In some embodiments, additional sensors may also be used in parallel with the at least one NIRS probe 104. For example, pressure, temperature sensors (and/or one or more same and/or distinct physiological sensors or like components operable to interface with the user (e.g. via a direct or indirect user contact, such as a skin contact or like interface operable in contact with or in close proximity to the user's skin or body) may also be used to acquire environmental and/or physiological signals and operatively connected to the digital data processor 106, either for direct transmission to the digital user interface 110 or to be used as additional input in the determination of the user's higher or lower health risk rating of hyperoxia, hypoxia, etc. Examples of physiological signals that may be monitored via one or more physiological sensor include, without limitation, electrocardiograms (ECG), electroencephalograms (EEG), breathing rate, VO2, blood pressure, body temperature, etc. As will be discussed below, in some embodiments, one or more physiological signal may be correlated with the NIRS probe signal to provide a more precise quantification of blood oxygen levels.

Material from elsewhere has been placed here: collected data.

exp/willow:
## alu
module alu #(parameter DATA_WIDTH = 32, OP = 3)
(
    input wire start,
    input wire clk,
    input wire reset_n,
    input wire [DATA_WIDTH - 1 : 0] A,
    input wire [DATA_WIDTH - 1 : 0] B,
    input wire [OP - 1 : 0] op,
    output reg [DATA_WIDTH - 1 : 0] result,
    output reg done
);
  localparam AND = 3'b000;   
  localparam OR  = 3'b001;   
  localparam ADD = 3'b010;   
  localparam NOP = 3'b011;   
  localparam SUB = 3'b100;   
  localparam MUL = 3'b101;   
  localparam SLT = 3'b110;   
  reg done_reg;
  reg [DATA_WIDTH - 1 : 0] result_reg;
  always @(posedge clk or negedge reset_n) begin
    if (!reset_n) begin
      result_reg <= 32'h00000000;
    end
    else begin
      if(start) begin
        case (op)
          AND: result_reg <=  A & B;
          OR : result_reg <=  A | B;
          ADD: result_reg <=  A + B;
          SUB: result_reg <=  A - B;
          MUL: result_reg <=  A * B;
          SLT: result_reg <= (A < B) ? 32'b1 : 32'b0;
          default: result_reg <= 32'h00000000;
        endcase
      end
    end
  end
  always @(posedge clk or negedge reset_n) begin
    if(!reset_n) begin
      done_reg <= 1'b0;
    end
    else begin
      if(start && (op != NOP)) begin
        done_reg <= 1'b1;
      end
      else begin
        done_reg <= 1'b0;
      end
    end
  end
  always @(posedge clk or negedge reset_n) begin
    if (!reset_n) begin
      done <= 1'b0;
    end
    else begin
      done <= done_reg;
    end
  end
  always @(posedge clk or negedge reset_n) begin
    if (!reset_n) begin
      result <= 32'h00000000;
    end
    else begin
      result <= result_reg;
    end
  end
endmodule
Size: roughly 3400 cells after synthesis, about 66 flip-flops, about 100 I/O pins, roughly 24000 um^2 of cells after synthesis.
make LEC_CHECK=0 ABC_AREA=1 CAP_MARGIN=20 CORE_MARGIN=2 CORE_UTILIZATION=40 CTS_CLUSTER_DIAMETER=378 CTS_CLUSTER_SIZE=25 MAX_ROUTING_LAYER=met4 SLEW_MARGIN=20 finish   # period 9.5 ns
run.sh (not shown) runs the stock make flow with config.mk's settings and CLKGATE_MAP_FILE=.
Modified inputs, exp/garnet compared to exp/willow
Settings: putting CELL_PAD_IN_SITES_DETAIL_PLACEMENT at 2 where nothing was set; putting MIN_ROUTING_LAYER at met2 where nothing was set; putting GPL_ROUTABILITY_DRIVEN at 0 where nothing was set; putting TNS_END_PERCENT at 85 where nothing was set; swapping 2 for 4 in CORE_MARGIN; swapping 25 for 42 in CTS_CLUSTER_SIZE; putting CORE_ASPECT_RATIO at 0.53 where nothing was set; swapping 20 for 40 in SLEW_MARGIN; clearing MAX_ROUTING_LAYER, which used to be met4; putting CELL_PAD_IN_SITES_GLOBAL_PLACEMENT at 1 where nothing was set; clearing CTS_CLUSTER_DIAMETER, which used to be 378; putting SETUP_SLACK_MARGIN at 0.27 where nothing was set; putting PLACE_DENSITY at 0.73 where nothing was set.
Findings:
exp/garnet against exp/willow: worst-case clock buffer depth barely changed, post-placement cell area barely changed. exp/willow and exp/garnet ended up with roughly the same floorplan-stage core utilization. exp/garnet: GRT-0116 in global routing -> run aborted. From exp/willow to exp/garnet the numbers moved as follows: area of the chip went up by 2200 um^2; count of instances resized after the clock tree is built shows an increase of 81; half-perimeter wire length after placement went up about 60%.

In some embodiments, user body position may also be monitored with one or more accelerometers (not shown), as the user body position affects the flow of blood to the head region (as will be explained below) and thus the spectral response. Therefore, in some embodiments, system 100 may further comprise one or more accelerometers communicatively linked to digital data processor 106 to detect changes in user body position or orientation (e.g. sitting or supine).

In some embodiments, system 100 may further comprise an internal memory or data storage module (not shown) communicatively linked to digital data processor 106 to store additional data which may be used to improve the monitoring capabilities of system 100. For example, and without limitation, a spectral database comprising information about the spectral signature of one or more known chromophores may be stored therein.

In some embodiments, digital data processor 106 may further be configured to provide additional features, such as an artificial-intelligence-based monitoring system (not shown). In some embodiments, digital data processor may be configured to run an artificial intelligence program to provide user-specific automated or semi-automated oxygen monitoring, as will be explained below.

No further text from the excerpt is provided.